§ Aim of the exercise: A complete answer lists every line of the material where the string "make" occurs.
%%
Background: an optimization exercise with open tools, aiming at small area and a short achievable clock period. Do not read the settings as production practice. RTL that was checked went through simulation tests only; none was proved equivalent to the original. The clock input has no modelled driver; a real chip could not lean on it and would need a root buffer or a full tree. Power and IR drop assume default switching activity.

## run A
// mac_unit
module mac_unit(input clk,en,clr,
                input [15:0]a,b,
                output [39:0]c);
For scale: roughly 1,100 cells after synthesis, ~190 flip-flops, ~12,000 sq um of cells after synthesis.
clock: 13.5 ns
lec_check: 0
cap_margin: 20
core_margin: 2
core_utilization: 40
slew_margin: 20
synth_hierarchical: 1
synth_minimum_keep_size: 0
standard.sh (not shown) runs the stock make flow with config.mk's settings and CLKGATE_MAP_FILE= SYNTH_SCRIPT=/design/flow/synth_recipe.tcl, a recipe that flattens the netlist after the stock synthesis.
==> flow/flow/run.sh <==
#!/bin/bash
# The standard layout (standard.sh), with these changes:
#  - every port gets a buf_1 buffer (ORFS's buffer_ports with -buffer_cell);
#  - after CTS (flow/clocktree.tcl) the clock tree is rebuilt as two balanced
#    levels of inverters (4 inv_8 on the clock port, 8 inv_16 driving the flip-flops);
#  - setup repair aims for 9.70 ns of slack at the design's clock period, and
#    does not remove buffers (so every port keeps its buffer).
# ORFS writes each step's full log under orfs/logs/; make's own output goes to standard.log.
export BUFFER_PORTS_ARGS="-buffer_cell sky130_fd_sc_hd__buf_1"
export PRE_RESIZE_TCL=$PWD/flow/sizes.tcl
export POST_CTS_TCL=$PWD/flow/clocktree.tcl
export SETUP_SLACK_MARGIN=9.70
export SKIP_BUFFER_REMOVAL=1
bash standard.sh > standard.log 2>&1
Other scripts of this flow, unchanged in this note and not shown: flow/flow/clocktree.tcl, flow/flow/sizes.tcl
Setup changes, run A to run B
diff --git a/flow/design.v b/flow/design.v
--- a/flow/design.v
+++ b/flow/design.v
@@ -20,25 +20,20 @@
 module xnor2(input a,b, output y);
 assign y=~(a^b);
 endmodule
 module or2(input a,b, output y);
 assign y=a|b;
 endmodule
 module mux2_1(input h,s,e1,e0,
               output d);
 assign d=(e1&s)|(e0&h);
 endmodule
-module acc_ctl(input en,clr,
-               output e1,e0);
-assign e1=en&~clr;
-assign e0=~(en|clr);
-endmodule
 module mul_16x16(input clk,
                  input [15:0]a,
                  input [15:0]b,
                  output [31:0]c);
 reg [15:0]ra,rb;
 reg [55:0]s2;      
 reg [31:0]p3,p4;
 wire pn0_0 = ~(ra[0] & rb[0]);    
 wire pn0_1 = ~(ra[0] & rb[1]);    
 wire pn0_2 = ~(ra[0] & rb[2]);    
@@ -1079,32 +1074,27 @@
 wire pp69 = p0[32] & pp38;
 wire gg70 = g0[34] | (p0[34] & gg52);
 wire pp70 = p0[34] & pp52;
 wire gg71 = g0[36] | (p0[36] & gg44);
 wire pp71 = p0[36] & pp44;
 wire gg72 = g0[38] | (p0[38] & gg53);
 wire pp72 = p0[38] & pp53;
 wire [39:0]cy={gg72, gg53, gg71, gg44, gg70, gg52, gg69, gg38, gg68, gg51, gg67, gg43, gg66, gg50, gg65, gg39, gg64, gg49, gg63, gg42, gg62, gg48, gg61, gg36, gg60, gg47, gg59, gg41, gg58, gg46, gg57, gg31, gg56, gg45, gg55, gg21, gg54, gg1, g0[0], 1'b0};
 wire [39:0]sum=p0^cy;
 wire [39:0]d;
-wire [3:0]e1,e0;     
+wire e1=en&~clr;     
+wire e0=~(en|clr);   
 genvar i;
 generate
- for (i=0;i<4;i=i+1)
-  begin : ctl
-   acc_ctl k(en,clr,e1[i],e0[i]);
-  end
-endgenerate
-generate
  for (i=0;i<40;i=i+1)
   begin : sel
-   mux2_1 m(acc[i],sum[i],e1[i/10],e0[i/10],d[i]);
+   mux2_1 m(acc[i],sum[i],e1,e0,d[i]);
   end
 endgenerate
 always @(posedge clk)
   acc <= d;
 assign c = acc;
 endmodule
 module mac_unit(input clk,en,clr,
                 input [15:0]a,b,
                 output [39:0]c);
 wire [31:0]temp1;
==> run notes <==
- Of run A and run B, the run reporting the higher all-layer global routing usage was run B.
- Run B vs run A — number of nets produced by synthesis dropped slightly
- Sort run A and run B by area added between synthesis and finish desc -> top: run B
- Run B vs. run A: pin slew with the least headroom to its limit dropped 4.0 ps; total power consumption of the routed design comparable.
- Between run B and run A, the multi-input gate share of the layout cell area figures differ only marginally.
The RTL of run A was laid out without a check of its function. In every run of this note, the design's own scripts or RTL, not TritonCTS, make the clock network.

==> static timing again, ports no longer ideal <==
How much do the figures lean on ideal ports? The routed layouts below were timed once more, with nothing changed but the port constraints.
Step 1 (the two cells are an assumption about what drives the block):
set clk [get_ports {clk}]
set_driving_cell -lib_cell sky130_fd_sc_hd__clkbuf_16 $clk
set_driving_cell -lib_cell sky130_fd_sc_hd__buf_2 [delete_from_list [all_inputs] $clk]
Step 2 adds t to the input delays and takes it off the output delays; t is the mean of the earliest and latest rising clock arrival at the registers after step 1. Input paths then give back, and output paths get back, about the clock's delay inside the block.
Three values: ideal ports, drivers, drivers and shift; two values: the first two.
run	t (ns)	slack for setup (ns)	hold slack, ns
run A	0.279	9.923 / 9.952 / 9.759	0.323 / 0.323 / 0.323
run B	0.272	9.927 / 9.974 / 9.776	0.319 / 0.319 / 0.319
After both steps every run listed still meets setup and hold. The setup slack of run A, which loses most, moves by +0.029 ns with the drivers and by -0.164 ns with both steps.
%%
§ Answer section:
standard.sh (not shown) runs the stock make flow with config.mk's settings and CLKGATE_MAP_FILE= SYNTH_SCRIPT=/design/flow/synth_recipe.tcl, a recipe that flattens the netlist after the stock synthesis.
# ORFS writes each step's full log under orfs/logs/; make's own output goes to standard.log.
The RTL of run A was laid out without a check of its function. In every run of this note, the design's own scripts or RTL, not TritonCTS, make the clock network.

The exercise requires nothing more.